Role of Emitter Resistance in Transistor Amplifying Circuit

The emitter resistance plays a crucial role in transistor amplifying circuits. It serves multiple purposes, but the primary function is to prevent thermal runaway in the transistor. Let's discuss the role of the emitter resistance in detail:

1. Preventing thermal runaway:
Thermal runaway is a phenomenon where the temperature of the transistor increases uncontrollably due to positive feedback within the circuit. This can lead to the destruction of the transistor. The emitter resistor, also known as the emitter degeneration resistor, helps prevent thermal runaway by stabilizing the operating point of the transistor.

When a transistor is biased for amplification, a small change in base current can cause a significant change in collector current. This change in collector current can result in an increase in the junction temperature of the transistor. The emitter resistor acts as a negative feedback element by converting the change in collector current into a voltage drop across itself. This voltage drop reduces the base current, thereby stabilizing the collector current and preventing thermal runaway.

2. Reducing the gain:
While the primary role of the emitter resistor is to prevent thermal runaway, it also has an impact on the gain of the transistor amplifying circuit. The emitter resistor reduces the overall gain of the circuit. This reduction in gain is intentional and desirable in many cases.

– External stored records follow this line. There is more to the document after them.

<file path="src/rtl/cfg_commit_pkg.sv">
package cfg_commit_pkg;
  // control word layout: these positions are decoded by software
  localparam int unsigned CTRL_ADDR = 0;
  localparam int unsigned LOAD_BIT  = 0;
  localparam int unsigned DONE_BIT  = 1;

  typedef enum logic [1:0] {
    TGT_NONE = 2'd0,
    TGT_CTRL = 2'd1,
    TGT_SLOT = 2'd2
  } target_e;

  function automatic int unsigned idx_width(input int unsigned n);
    return (n > 1) ? $clog2(n) : 1;
  endfunction
endpackage

</file>
<file path="src/rtl/cfg_addr_decode.sv">
module cfg_addr_decode
  import cfg_commit_pkg::*;
#(
  parameter int unsigned NUM_SLOTS = 6,
  parameter int unsigned ADDR_W    = 4,
  localparam int unsigned IDX_W    = idx_width(NUM_SLOTS)
) (
  input  logic                 req_valid,
  input  logic                 req_write,
  input  logic [ADDR_W-1:0]    req_addr,
  input  logic                 load_bit,
  output target_e              tgt,
  output logic [IDX_W-1:0]     slot_idx,
  output logic [NUM_SLOTS-1:0] slot_we,
  output logic                 load_req
);
  logic wr_acc;

  assign wr_acc = req_valid && req_write;

  always_comb begin
    if (req_addr == ADDR_W'(CTRL_ADDR))
      tgt = TGT_CTRL;
    else if (int'(req_addr) <= int'(NUM_SLOTS))
      tgt = TGT_SLOT;
    else
      tgt = TGT_NONE;
  end

  assign slot_idx = IDX_W'(req_addr - ADDR_W'(1));
  assign load_req = wr_acc && (tgt == TGT_CTRL) && load_bit;

  for (genvar i = 0; i < NUM_SLOTS; i++) begin : g_we
    assign slot_we[i] = wr_acc && (tgt == TGT_SLOT) &&
                        (req_addr == ADDR_W'(i + 1));
  end
endmodule

</file>
<file path="src/rtl/cfg_stage_slot.sv">
module cfg_stage_slot #(
  parameter int unsigned     DATA_W    = 32,
  parameter logic [DATA_W-1:0] RESET_VAL = '0
) (
  input  logic              clk,
  input  logic              rst_n,
  input  logic              we,
  input  logic [DATA_W-1:0] wdata,
  input  logic              commit,
  output logic [DATA_W-1:0] stage_q,
  output logic [DATA_W-1:0] active_q
);
  always_ff @(posedge clk) begin
    if (!rst_n) begin
      stage_q  <= RESET_VAL;
      active_q <= RESET_VAL;
    end else begin
      if (we)
        stage_q <= wdata;
      if (commit)
        active_q <= we ? wdata : stage_q;
    end
  end


  active_hold_chk: assert property (@(posedge clk) disable iff (!rst_n)
    !commit |=> $stable(active_q));


  active_matches_stage_chk: assert property (@(posedge clk) disable iff (!rst_n)
    commit |=> (active_q == stage_q));
endmodule

</file>
<file path="src/rtl/cfg_commit_seq.sv">
module cfg_commit_seq (
  input  logic clk,
  input  logic rst_n,
  input  logic load_req,
  input  logic stage_wr,
  output logic commit,
  output logic load_done
);
  logic load_pend_q;

  always_ff @(posedge clk) begin
    if (!rst_n)
      load_pend_q <= 1'b0;
    else
      load_pend_q <= load_req;
  end

  assign commit = load_pend_q;

  always_ff @(posedge clk) begin
    if (!rst_n)
      load_done <= 1'b1;
    else if (commit)
      load_done <= 1'b1;
    else if (stage_wr)
      load_done <= 1'b0;
  end


  load_to_commit_chk: assert property (@(posedge clk) disable iff (!rst_n)
    load_req |=> commit);


  commit_sets_done_chk: assert property (@(posedge clk) disable iff (!rst_n)
    commit |=> load_done);


  stage_clears_done_chk: assert property (@(posedge clk) disable iff (!rst_n)
    (stage_wr && !commit) |=> !load_done);


  done_quiet_chk: assert property (@(posedge clk) disable iff (!rst_n)
    (!stage_wr && !commit) |=> $stable(load_done));
endmodule

</file>
<file path="src/rtl/cfg_commit_bank.sv">
module cfg_commit_bank
  import cfg_commit_pkg::*;
#(
  parameter int unsigned NUM_SLOTS = 6,
  parameter int unsigned DATA_W    = 32,
  parameter int unsigned ADDR_W    = 4,
  localparam int unsigned IDX_W    = idx_width(NUM_SLOTS),
  localparam int unsigned ACT_W    = NUM_SLOTS * DATA_W
) (
  input  logic              clk,
  input  logic              rst_n,
  input  logic              req_valid,
  output logic              req_ready,
  input  logic              req_write,
  input  logic [ADDR_W-1:0] req_addr,
  input  logic [DATA_W-1:0] req_wdata,
  output logic              rsp_valid,
  output logic [DATA_W-1:0] rsp_rdata,
  output logic [ACT_W-1:0]  cfg_active,
  output logic              load_done
);
  target_e              tgt;
  logic [IDX_W-1:0]     slot_idx;
  logic [NUM_SLOTS-1:0] slot_we;
  logic                 load_req;
  logic                 commit;
  logic [DATA_W-1:0]    stage_arr [NUM_SLOTS];
  logic [DATA_W-1:0]    rd_data;
  logic                 rd_acc;

  assign req_ready = 1'b1;
  assign rd_acc    = req_valid && !req_write;

  cfg_addr_decode #(
    .NUM_SLOTS (NUM_SLOTS),
    .ADDR_W    (ADDR_W)
  ) u_decode (
    .req_valid (req_valid),
    .req_write (req_write),
    .req_addr  (req_addr),
    .load_bit  (req_wdata[LOAD_BIT]),
    .tgt       (tgt),
    .slot_idx  (slot_idx),
    .slot_we   (slot_we),
    .load_req  (load_req)
  );

  cfg_commit_seq u_seq (
    .clk       (clk),
    .rst_n     (rst_n),
    .load_req  (load_req),
    .stage_wr  (|slot_we),
    .commit    (commit),
    .load_done (load_done)
  );

  for (genvar i = 0; i < NUM_SLOTS; i++) begin : g_slot
    cfg_stage_slot #(
      .DATA_W    (DATA_W),
      .RESET_VAL ('0)
    ) u_slot (
      .clk      (clk),
      .rst_n    (rst_n),
      .we       (slot_we[i]),
      .wdata    (req_wdata),
      .commit   (commit),
      .stage_q  (stage_arr[i]),
      .active_q (cfg_active[i*DATA_W +: DATA_W])
    );
  end

  // read mux: staged values for slots, status only for control
  always_comb begin
    rd_data = '0;
    case (tgt)
      TGT_CTRL: rd_data[DONE_BIT] = load_done;
      TGT_SLOT: rd_data = stage_arr[slot_idx];
      default:  rd_data = '0;
    endcase
  end

  always_ff @(posedge clk) begin
    if (!rst_n) begin
      rsp_valid <= 1'b0;
      rsp_rdata <= '0;
    end else begin
      rsp_valid <= rd_acc;
      rsp_rdata <= rd_acc ? rd_data : '0;
    end
  end


  rsp_follows_read_chk: assert property (@(posedge clk) disable iff (!rst_n)
    rd_acc |=> rsp_valid);


  rsp_only_on_read_chk: assert property (@(posedge clk) disable iff (!rst_n)
    !rd_acc |=> !rsp_valid);


  load_reads_zero_chk: assert property (@(posedge clk) disable iff (!rst_n)
    (rd_acc && tgt == TGT_CTRL) |=> (rsp_rdata[LOAD_BIT] == 1'b0));


  write_and_commit_chk: assert property (@(posedge clk) disable iff (!rst_n)
    (commit && (|slot_we)) |=> load_done);
endmodule

</file>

By adding an emitter resistor, the transistor operates in the voltage-divider biasing configuration. This configuration helps in achieving better stability and linearity, especially in applications such as audio amplifiers. The emitter resistor reduces the gain by introducing negative feedback, which improves the linearity of the amplifier and reduces distortion.

3. Lowering the output impedance:
The emitter resistor also plays a role in lowering the output impedance of the transistor amplifier. The output impedance determines how much the output voltage changes with a change in the load impedance. By adding an emitter resistor, the output impedance of the amplifier decreases, resulting in better matching with the load impedance and increased power transfer efficiency.

4. Increasing thermal stability:
Apart from preventing thermal runaway, the emitter resistor also improves the thermal stability of the transistor. It reduces the temperature sensitivity of the transistor by providing a voltage drop that is proportional to the collector current. This voltage drop compensates for the temperature-induced variations in the transistor's characteristics, ensuring stable and reliable operation.

In conclusion, the emitter resistance in the transistor amplifying circuit primarily prevents thermal runaway by stabilizing the operating point of the transistor. Additionally, it reduces the gain, lowers the output impedance, and improves the thermal stability of the circuit. These characteristics make the emitter resistor an essential component in transistor amplifier designs.